Data entries:
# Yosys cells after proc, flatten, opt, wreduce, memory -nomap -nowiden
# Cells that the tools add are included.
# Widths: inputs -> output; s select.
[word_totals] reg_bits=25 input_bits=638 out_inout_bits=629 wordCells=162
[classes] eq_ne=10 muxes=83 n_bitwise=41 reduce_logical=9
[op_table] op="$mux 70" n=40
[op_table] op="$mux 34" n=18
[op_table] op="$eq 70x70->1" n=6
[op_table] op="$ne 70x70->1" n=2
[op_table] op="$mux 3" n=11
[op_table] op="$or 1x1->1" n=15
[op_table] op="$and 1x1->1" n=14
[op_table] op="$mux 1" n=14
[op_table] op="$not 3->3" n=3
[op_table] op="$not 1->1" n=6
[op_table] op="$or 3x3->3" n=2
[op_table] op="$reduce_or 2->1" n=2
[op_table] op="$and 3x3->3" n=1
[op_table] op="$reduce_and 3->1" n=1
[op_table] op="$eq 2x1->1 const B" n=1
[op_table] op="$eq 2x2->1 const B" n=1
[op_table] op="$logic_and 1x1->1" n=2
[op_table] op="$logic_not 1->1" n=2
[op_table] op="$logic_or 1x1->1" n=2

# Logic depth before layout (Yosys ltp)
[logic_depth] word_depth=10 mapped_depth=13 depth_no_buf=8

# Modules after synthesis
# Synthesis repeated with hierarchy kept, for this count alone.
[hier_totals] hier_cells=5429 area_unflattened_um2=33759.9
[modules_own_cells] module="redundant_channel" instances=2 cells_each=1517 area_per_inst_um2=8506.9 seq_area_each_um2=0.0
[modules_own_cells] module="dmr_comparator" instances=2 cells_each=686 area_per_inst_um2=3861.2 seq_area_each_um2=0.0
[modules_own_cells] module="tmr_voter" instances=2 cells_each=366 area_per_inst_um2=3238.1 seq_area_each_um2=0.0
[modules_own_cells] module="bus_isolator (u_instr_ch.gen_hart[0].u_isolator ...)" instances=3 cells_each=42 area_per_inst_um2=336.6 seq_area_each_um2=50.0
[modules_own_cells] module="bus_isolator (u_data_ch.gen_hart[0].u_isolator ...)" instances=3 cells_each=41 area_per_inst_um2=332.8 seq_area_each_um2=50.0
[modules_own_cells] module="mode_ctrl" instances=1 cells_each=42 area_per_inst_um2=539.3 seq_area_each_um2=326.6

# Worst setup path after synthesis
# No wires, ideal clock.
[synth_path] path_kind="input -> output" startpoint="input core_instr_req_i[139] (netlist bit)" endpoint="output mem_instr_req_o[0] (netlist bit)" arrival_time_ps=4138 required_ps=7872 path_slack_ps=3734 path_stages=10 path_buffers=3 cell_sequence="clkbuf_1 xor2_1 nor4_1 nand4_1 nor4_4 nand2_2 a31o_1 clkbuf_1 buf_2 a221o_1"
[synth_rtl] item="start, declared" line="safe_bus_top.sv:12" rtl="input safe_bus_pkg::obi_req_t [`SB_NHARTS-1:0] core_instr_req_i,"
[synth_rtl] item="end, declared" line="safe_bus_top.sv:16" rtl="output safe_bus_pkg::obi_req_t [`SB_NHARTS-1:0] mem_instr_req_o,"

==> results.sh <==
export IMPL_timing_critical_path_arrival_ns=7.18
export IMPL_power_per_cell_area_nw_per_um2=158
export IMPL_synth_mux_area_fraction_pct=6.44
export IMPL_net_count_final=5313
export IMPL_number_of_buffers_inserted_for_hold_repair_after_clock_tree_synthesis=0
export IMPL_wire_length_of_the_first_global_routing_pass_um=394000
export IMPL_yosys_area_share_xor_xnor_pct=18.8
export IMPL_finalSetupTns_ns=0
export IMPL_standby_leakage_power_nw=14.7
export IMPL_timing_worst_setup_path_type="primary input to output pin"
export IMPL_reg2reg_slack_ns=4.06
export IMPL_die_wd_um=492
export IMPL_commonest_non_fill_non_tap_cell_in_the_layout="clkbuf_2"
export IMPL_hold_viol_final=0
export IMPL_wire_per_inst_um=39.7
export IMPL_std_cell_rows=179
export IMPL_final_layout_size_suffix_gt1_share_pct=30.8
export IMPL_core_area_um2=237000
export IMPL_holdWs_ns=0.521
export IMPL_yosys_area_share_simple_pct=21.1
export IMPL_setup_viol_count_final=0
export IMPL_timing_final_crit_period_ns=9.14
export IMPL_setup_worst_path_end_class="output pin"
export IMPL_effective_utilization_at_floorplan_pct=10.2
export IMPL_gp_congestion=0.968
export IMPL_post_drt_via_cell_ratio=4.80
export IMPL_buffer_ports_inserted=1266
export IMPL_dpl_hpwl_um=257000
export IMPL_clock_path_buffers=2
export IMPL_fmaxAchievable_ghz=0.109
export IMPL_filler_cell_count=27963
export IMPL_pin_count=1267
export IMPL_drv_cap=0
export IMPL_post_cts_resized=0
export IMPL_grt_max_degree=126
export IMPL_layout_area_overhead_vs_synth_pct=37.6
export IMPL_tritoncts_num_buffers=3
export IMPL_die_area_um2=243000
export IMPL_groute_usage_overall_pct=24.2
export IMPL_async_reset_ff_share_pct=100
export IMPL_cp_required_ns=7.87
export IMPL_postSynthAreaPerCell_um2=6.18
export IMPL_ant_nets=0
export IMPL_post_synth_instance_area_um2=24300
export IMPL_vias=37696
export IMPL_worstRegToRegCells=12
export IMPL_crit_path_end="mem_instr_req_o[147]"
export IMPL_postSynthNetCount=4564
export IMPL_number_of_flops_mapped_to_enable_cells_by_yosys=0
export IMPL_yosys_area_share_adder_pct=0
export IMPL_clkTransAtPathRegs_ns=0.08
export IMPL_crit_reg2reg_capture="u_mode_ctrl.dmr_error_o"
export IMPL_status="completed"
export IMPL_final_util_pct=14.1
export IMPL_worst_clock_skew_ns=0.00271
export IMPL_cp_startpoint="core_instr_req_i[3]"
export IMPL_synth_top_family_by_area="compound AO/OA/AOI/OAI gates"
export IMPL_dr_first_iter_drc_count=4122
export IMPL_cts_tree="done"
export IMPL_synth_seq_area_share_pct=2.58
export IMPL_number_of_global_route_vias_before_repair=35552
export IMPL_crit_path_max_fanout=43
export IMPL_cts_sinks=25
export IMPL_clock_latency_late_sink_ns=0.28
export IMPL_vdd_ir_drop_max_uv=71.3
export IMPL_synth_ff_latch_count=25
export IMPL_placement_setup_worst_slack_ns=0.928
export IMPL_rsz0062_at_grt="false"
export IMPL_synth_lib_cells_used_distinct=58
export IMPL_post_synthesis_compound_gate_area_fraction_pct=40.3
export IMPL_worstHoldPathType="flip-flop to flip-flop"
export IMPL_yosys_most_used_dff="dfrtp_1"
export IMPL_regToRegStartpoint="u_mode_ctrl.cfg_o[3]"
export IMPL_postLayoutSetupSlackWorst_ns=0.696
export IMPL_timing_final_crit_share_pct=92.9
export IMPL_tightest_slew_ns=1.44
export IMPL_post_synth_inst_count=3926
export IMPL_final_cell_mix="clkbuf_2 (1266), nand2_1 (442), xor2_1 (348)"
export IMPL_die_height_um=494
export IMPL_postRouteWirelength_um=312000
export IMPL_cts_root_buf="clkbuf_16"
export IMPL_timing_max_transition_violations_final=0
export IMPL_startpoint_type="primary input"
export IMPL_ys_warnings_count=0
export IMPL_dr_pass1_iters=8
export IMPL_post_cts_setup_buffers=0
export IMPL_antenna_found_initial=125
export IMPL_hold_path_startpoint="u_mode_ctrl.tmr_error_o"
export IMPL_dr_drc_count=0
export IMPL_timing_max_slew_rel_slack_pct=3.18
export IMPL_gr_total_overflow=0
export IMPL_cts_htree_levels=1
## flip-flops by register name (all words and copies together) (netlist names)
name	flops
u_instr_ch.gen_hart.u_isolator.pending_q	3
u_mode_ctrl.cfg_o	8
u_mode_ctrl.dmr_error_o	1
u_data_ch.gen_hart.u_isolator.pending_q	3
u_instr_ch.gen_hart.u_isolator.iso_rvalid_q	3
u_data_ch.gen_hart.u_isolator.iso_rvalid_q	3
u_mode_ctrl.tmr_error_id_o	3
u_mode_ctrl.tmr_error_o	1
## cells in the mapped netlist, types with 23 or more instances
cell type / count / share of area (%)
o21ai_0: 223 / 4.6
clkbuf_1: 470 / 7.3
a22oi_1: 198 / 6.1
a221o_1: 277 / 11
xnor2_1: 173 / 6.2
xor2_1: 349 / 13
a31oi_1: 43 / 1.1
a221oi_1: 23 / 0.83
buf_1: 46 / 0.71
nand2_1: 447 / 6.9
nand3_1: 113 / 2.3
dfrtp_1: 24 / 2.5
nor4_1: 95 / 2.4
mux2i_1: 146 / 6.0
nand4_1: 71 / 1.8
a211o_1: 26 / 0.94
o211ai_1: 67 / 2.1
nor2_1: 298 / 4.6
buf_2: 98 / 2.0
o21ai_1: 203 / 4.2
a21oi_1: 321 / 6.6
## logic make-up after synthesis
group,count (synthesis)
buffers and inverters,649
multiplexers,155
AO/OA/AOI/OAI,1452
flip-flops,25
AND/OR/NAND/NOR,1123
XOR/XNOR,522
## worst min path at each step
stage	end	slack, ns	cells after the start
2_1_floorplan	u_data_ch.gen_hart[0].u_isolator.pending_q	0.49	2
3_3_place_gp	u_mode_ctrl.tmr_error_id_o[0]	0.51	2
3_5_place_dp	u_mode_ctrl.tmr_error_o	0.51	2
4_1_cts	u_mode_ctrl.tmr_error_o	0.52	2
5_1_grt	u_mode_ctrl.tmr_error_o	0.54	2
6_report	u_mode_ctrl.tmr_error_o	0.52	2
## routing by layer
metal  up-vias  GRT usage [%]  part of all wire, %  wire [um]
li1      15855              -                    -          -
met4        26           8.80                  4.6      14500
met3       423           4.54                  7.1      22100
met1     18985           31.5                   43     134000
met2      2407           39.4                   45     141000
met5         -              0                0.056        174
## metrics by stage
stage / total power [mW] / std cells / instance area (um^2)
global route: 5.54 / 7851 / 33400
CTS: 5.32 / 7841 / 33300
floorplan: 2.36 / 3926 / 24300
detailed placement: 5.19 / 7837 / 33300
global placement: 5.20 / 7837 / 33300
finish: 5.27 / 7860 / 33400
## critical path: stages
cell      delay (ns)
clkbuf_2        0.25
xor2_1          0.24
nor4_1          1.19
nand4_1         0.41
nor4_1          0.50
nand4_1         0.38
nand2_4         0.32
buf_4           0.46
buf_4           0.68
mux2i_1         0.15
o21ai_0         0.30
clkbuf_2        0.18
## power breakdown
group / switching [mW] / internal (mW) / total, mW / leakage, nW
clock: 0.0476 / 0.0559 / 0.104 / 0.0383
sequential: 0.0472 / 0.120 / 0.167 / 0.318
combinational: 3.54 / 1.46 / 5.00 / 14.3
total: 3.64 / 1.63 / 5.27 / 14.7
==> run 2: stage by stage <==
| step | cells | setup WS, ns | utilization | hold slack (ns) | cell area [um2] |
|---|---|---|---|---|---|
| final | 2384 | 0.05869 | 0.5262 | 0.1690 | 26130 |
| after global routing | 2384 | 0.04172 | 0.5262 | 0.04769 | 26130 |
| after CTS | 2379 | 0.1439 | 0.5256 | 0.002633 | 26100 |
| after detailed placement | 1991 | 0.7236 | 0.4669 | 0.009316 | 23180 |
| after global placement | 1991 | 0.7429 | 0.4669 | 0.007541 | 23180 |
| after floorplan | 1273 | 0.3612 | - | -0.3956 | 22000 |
`config.mk`:
```
export PLATFORM = sky130hd
export DESIGN_NAME = sent_tx_top
export DESIGN_NICKNAME = d
export VERILOG_FILES = /design/src/hdl/sent_cfg_pkg.sv /design/src/hdl/sent_frame_pkg.sv /design/src/hdl/sent_host_port.sv /design/src/hdl/sent_frame_fifo.sv /design/src/hdl/sent_crc4.sv /design/src/hdl/sent_frame_tx.sv /design/src/hdl/sent_tx_top.sv
export SDC_FILE = /design/constraint.sdc
export NUM_CORES = 1
export LEC_CHECK = 0
export ABC_AREA = 0
export BUFFER_PORTS_ARGS = -buffer_cell sky130_fd_sc_hd__buf_2
export CAP_MARGIN = 15
export CORE_ASPECT_RATIO = 1.4
export CORE_MARGIN = 2
export CORE_UTILIZATION = 55
export DETAILED_ROUTE_END_ITERATION = 8
export HOLD_SLACK_MARGIN = 0.08
export PLACE_DENSITY = 0.81
export REMOVE_ABC_BUFFERS = 1
export SLEW_MARGIN = 5
export SYNTH_ARGS = -nofsm -noshare
export SYNTH_HDL_FRONTEND = slang
export SYNTH_HIERARCHICAL = 1
export SYNTH_SLANG_ARGS = --single-unit
export TNS_END_PERCENT = 50
```
`constraint.sdc`:
```
create_clock -name clk -period 8.94 [get_ports clk]
set_input_delay 0.894 -clock clk [delete_from_list [all_inputs] [get_ports clk]]
set_output_delay 0.894 -clock clk [all_outputs]
set_load 0.02 [all_outputs]
```
===== src/tc_op_pkg.sv =====
package tc_op_pkg;

    // step selects which halves of A and B a pair works on
    typedef enum logic [1:0] {
        step_0 = 2'd0,
        step_1 = 2'd1,
        step_2 = 2'd2,
        step_3 = 2'd3
    } mma_step_e;

    // position of an instruction inside its pair
    typedef enum logic {
        pair_first = 1'b0,
        pair_last  = 1'b1
    } pair_pos_e;

    // writeback beat, lo carries columns 0/2 and hi columns 1/3
    typedef enum logic {
        beat_lo = 1'b0,
        beat_hi = 1'b1
    } wb_beat_e;

endpackage


===== src/tc_types_pkg.sv =====
package tc_types_pkg;

    // one octet serves eight lanes, two threadgroups of four
    localparam int num_lanes = 8;

    // integer datapath, all sums wrap at this width
    localparam int word_width = 32;

    // warps that can hold a half pair in flight at once
    localparam int num_warps = 2;
    localparam int wid_width = 1;

    // destination register index carried for writeback
    localparam int rd_width = 5;

    // second threadgroup starts at this lane
    localparam int tg_lane_offset = 4;

    // rd entries kept per warp until both beats retire
    localparam int meta_depth = 4;

    // finished tiles waiting for the two writeback beats
    localparam int result_depth = 2;

    // one word per lane, as seen on the register ports
    typedef logic [num_lanes-1:0][word_width-1:0] lane_vec_t;

    // 4x4 row-major tile, indexed [row][col]
    typedef logic [3:0][3:0][word_width-1:0] tile_t;

endpackage


===== src/tc_decode.sv =====
`timescale 1ns/100ps

module tc_decode (
    input  logic                                clk,
    input  logic                                reset,
    input  logic                                in_valid,
    input  logic [tc_types_pkg::wid_width-1:0]  in_wid,
    input  logic [tc_types_pkg::rd_width-1:0]   in_rd,
    input  tc_op_pkg::mma_step_e                in_step,
    input  tc_op_pkg::pair_pos_e                in_pos,
    input  logic                                octet_ready,
    input  logic                                beat_fire,
    input  logic [tc_types_pkg::wid_width-1:0]  beat_wid,
    output logic                                in_ready,
    output logic                                op_fire,
    output logic [tc_types_pkg::wid_width-1:0]  op_wid,
    output tc_op_pkg::mma_step_e                op_step,
    output tc_op_pkg::pair_pos_e                op_pos,
    output logic [tc_types_pkg::rd_width-1:0]   meta_rd
);
    import tc_types_pkg::*;

    // per-warp rd queues with one entry per accepted instruction
    logic [rd_width-1:0] queue_mem [num_warps][meta_depth];
    logic [num_warps-1:0][$clog2(meta_depth)-1:0] wr_ptr;
    logic [num_warps-1:0][$clog2(meta_depth)-1:0] rd_ptr;
    logic [num_warps-1:0][$clog2(meta_depth+1)-1:0] count;
    logic [num_warps-1:0] push;
    logic [num_warps-1:0] pop;
    logic [num_warps-1:0] full;
    logic [num_warps-1:0] empty;
    logic any_full;
    logic valid_synced;

    always_comb begin
        for (int w = 0; w < num_warps; w++) begin
            push[w]  = op_fire && (in_wid == wid_width'(w));
            pop[w]   = beat_fire && (beat_wid == wid_width'(w));
            full[w]  = (count[w] == meta_depth);
            empty[w] = (count[w] == 0);
        end
    end

    // any full queue blocks every warp so queues and octet stay in step
    assign any_full     = |full;
    assign valid_synced = in_valid && !any_full;
    assign in_ready     = octet_ready && !any_full;
    assign op_fire      = valid_synced && octet_ready;

    // instruction fields handed on to the operand stage
    assign op_wid  = in_wid;
    assign op_step = in_step;
    assign op_pos  = in_pos;

    always_ff @(posedge clk) begin
        if (reset) begin
            wr_ptr <= '0;
            rd_ptr <= '0;
            count  <= '0;
        end else begin
            for (int w = 0; w < num_warps; w++) begin
                if (push[w]) begin
                    wr_ptr[w] <= wr_ptr[w] + 1'b1;
                end
                if (pop[w]) begin
                    rd_ptr[w] <= rd_ptr[w] + 1'b1;
                end
                if (push[w] && !pop[w]) begin
                    count[w] <= count[w] + 1'b1;
                end else if (pop[w] && !push[w]) begin
                    count[w] <= count[w] - 1'b1;
                end
            end
        end
    end

    always_ff @(posedge clk) begin
        if (op_fire) begin
            queue_mem[in_wid][wr_ptr[in_wid]] <= in_rd;
        end
    end

    // head of the retiring warp gives the first rd on beat_lo and the last on beat_hi
    assign meta_rd = queue_mem[beat_wid][rd_ptr[beat_wid]];

    // every writeback beat must find an rd queued for its warp
    a_queue_bounds: assert property (@(posedge clk) disable iff (reset)
        (pop & empty) == '0);

endmodule


===== config.mk =====
export PLATFORM = sky130hd
export DESIGN_NAME = tc_decode
export DESIGN_NICKNAME = d
export VERILOG_FILES = /design/src/tc_op_pkg.sv /design/src/tc_types_pkg.sv /design/src/tc_decode.sv
export SDC_FILE = /design/constraint.sdc
export NUM_CORES = 1
export LEC_CHECK = 0
export ABC_AREA = 1
export BUFFER_PORTS_ARGS = -buffer_cell sky130_fd_sc_hd__buf_2
export CAP_MARGIN = 40
export CORE_MARGIN = 2
export CORE_UTILIZATION = 50
export CTS_BUF_LIST = sky130_fd_sc_hd__clkbuf_8 sky130_fd_sc_hd__clkbuf_16
export DETAILED_ROUTE_END_ITERATION = 6
export MAX_ROUTING_LAYER = met4
export PLACE_DENSITY = 0.72
export SYNTH_ARGS = -nofsm -noshare
export SYNTH_HDL_FRONTEND = slang
export SYNTH_SLANG_ARGS = --single-unit

===== constraint.sdc =====
create_clock -name clk -period 1.92 [get_ports clk]
set_clock_uncertainty 0.1 [all_clocks]
set_input_delay 0 -clock clk [delete_from_list [all_inputs] [get_ports clk]]
set_output_delay 0 -clock clk [all_outputs]
set_load 0.02 [all_outputs]

==> flow_summary.yaml <==
timing:
  fmax_mhz: 513
  relSlewSlack: 0.691
  period_share: 1.01
  fin_ws_ps: -27.8
  finalCriticalPeriod_ps: 1950
  rsz0062_at_grt: "true"
  max_slew.worst_pin.slew_ps: 464
  drv_slew: 0
  final-hold-violation-count: 0
  setup_viol: 1
  tns_ps: -27.8
pwr:
  seqPwrFrac: 0.564
  leakage_nw: 1.22
  p_int_w: 0.00170
  power.density_mw_per_mm2: 790
  switchingPower_w: 0.000617
  power_frac_clock: 0.274
  p_comb_frac: 0.162
  switching_share: 0.266
  ir_drop_mv: 0.475
floorplan:
  core_mm2: 0.00469
  rows: 25
  die_y_um: 73.5
  dieArea_mm2: 0.00541
  dieWidth_um: 73.5
  io_pins: 26
  start_util: 0.515
clock_network:
  ctsLongestPathBuffers: 2
  cts_tree: "built"
  cts_buffers: 5
  clk_pin_slew_worst_paths_ps: 100
  clockRootBuffer: "clkbuf_8"
  cts.sinks: 54
  worstSkewPairLatency_ps: 310
  cts_max_level: 2
final_layout:
  utilization: 0.624
  syn2layout_area_growth_pct: 21.2
  antenna_cells: 0
  drive_gt1_frac: 0.232
  finalNetCount: 315
  fin_area_mm2: 0.00293
detailed_routing:
  dr.first_iter.drc_count: 131
  wl_per_cell_um: 14.1
  drc: 0
  wl_met2_mm: 2.49
  wl_met3_um: 200
  ant_nets: 0
  drt_first_pass_iters: 4
  viasPerCell: 5.11
  routed_wirelength_mm: 4.94
  via_count: 1793
  topRoutingLayerUsed: "met4"
  wl_met1_mm: 2.15
setup_path:
  end_kind: "register"
  reg2reg_from: "count[1]"
  cp-start-kind: "register"
  worstPathArrival_ps: 2060
  worstSetupPathType: "register to register"
  reg2reg_to: "count[5]"
  ff2ff_setup_slack_ps: -30
  rr_worst_depth: 11
  cp.required_ps: 2030
  crit_fanout: 3
worst_hold_path:
  whs_path_depth: 5
  whs_endpoint: "wr_ptr[3]"
  min_from: "in_wid"
  hp-class: "input port to register"
place:
  port-buffer-count: 19
  routabilityCongestion: 0.842
  dp_hpwl_mm: 3.13
  placed_cell_area_mm2: 0.00263
synthesis:
  syn_area_per_cell_um2: 9.83
  synth_area_leaders: "edfxtp_1, dfxtp_1, nand2_1"
  synth_edf_count: 40
  synth.yosys.seq_area_share: 0.613
  synth_most_common_cell: "nand2_1"
  synth.distinct_cells: 24
  ys_async_sr_fraction: 0
  ys_warn_count: 0
  synthesis.area_mm2: 0.00242
  synth_nets: 265
  ys_top_cells_by_count: "nand2_1, edfxtp_1, nor2_1"
  synthCells: 246
  yosysTopAreaCell: "edfxtp_1"
  synthFlopType: "edfxtp_1"
  ys_ff_latch: 54
  synth_top_area_share: 0.497
global_route:
  antenna_found_initial: 0
  grt_max_degree: 24
  grt_first_pass_wirelength_mm: 7.45
  track_usage: 0.194
  grt_pass1_vias: 1601
  grt_overflow: 0
outcome:
  violations: "setup timing"
  status: "finished, violations left"
run:
  drv_cap: 0
-- metal layers --
metal,vias to the layer above,track usage
met3,8,0.0412
met2,45,0.304
met4,0,0.0646
met5,-,-
met1,829,0.252
li1,911,-
-- logic make-up after synthesis --
logic type,share of synthesized area
AO/OA/AOI/OAI,0.0844
flip-flops,0.613
buffers and inverters,0.0776
AND/OR/NAND/NOR,0.191
XOR/XNOR,0.00725
adder cells (fa/ha/maj),0.0269
-- power by group through the flow --
| stage | clock [W] | sequential, W | combinational, W |
|---|---|---|---|
| after floorplan | 0 | 0.00133 | 0.000207 |
| after global placement | 0 | 0.00133 | 0.000307 |
| after detailed placement | 0 | 0.00133 | 0.000314 |
| after CTS | 0.000637 | 0.00130 | 0.000349 |
| after global routing | 0.000684 | 0.00131 | 0.000415 |
| final | 0.000635 | 0.00130 | 0.000375 |
-- what timing repair did --
item                                    4_1_cts  5_1_grt
cloned                                        0        1
buffers inserted                              4        1
pin swaps                                     3        5
hold endpoints to repair                     49        0
hold buffers                                 12        0
gates resized for setup                       2       12
endpoints found under the setup margin        7       10
-- critical path, stage by stage (launching register included) --
cell,delay (ps)
dfxtp_1,340
nor2_1,50
nand2_2,90
nand4_4,150
nor2_4,140
ha_2,190
inv_2,50
fa_2,350
a21oi_2,160
o21ai_2,70
o21ai_1,120
a21oi_1,50
-- cells in the final DEF (no fill, tap or decap), types with 2 or more instances in the layout --
master / n
nor2_4: 2
buf_4: 23
a21oi_1: 7
nand4_1: 2
dfxtp_2: 3
o21ai_2: 2
a31oi_1: 5
nand2_1: 71
clkbuf_8: 5
inv_1: 22
xor2_1: 2
o21ai_1: 7
nand3_1: 7
edfxtp_1: 40
o211ai_1: 5
o21ai_4: 2
inv_2: 3
o21ai_0: 6
dfxtp_1: 11
fa_2: 2
dlygate4sd3_1: 12
buf_2: 19
nor2_1: 28
nand2_2: 2
-- final cells by class --
class | count | area, µm²
Clock buffer | 5 | 68.8
Timing Repair Buffer | 54 | 388
Tap cell | 54 | 67.6
Multi-Input combinational cell | 156 | 806
Clock inverter | 3 | 20.0
Sequential cell | 54 | 1490
Fill cell | 392 | 1760
Inverter | 25 | 93.8
-- worst max-delay path by stage --
stage                     startpoint       end  slack (ps)  depth (start not counted)
after floorplan             count[3]  count[2]         -30                         11
after global placement      count[3]  count[2]          30                         11
after detailed placement    count[3]  count[5]         -40                         11
after CTS                   count[3]  count[5]         -30                         11
after global routing        count[0]  count[5]        -120                         11
final                       count[1]  count[5]         -30                         11
-- state kept, by name (all words and copies together), names as in the netlist --
name / flops
rd_ptr: 4
wr_ptr: 4
count: 6
queue_mem: 40
-- stage by stage --
step | total power, W | setup WS [ps] | hold slack (ps) | std cells
after global placement | 0.00163 | 28.3 | -99.9 | 325
after floorplan | 0.00154 | -29.2 | -35.0 | 246
after CTS | 0.00229 | -33.3 | 35.8 | 349
after detailed placement | 0.00164 | -39.0 | -99.9 | 325
after global routing | 0.00241 | -118 | 111 | 351
final | 0.00232 | -27.8 | 52.9 | 351
No activity file was read; power rests on OpenSTA's default activity.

- [What to produce]: The lines to return begin at the first line of the records and end at the line holding "# Synthesis repeated"; please return them exactly, including both, and nothing beyond.

- [Your solution]:
# Yosys cells after proc, flatten, opt, wreduce, memory -nomap -nowiden
# Cells that the tools add are included.
# Widths: inputs -> output; s select.
[word_totals] reg_bits=25 input_bits=638 out_inout_bits=629 wordCells=162
[classes] eq_ne=10 muxes=83 n_bitwise=41 reduce_logical=9
[op_table] op="$mux 70" n=40
[op_table] op="$mux 34" n=18
[op_table] op="$eq 70x70->1" n=6
[op_table] op="$ne 70x70->1" n=2
[op_table] op="$mux 3" n=11
[op_table] op="$or 1x1->1" n=15
[op_table] op="$and 1x1->1" n=14
[op_table] op="$mux 1" n=14
[op_table] op="$not 3->3" n=3
[op_table] op="$not 1->1" n=6
[op_table] op="$or 3x3->3" n=2
[op_table] op="$reduce_or 2->1" n=2
[op_table] op="$and 3x3->3" n=1
[op_table] op="$reduce_and 3->1" n=1
[op_table] op="$eq 2x1->1 const B" n=1
[op_table] op="$eq 2x2->1 const B" n=1
[op_table] op="$logic_and 1x1->1" n=2
[op_table] op="$logic_not 1->1" n=2
[op_table] op="$logic_or 1x1->1" n=2

# Logic depth before layout (Yosys ltp)
[logic_depth] word_depth=10 mapped_depth=13 depth_no_buf=8

# Modules after synthesis
# Synthesis repeated with hierarchy kept, for this count alone.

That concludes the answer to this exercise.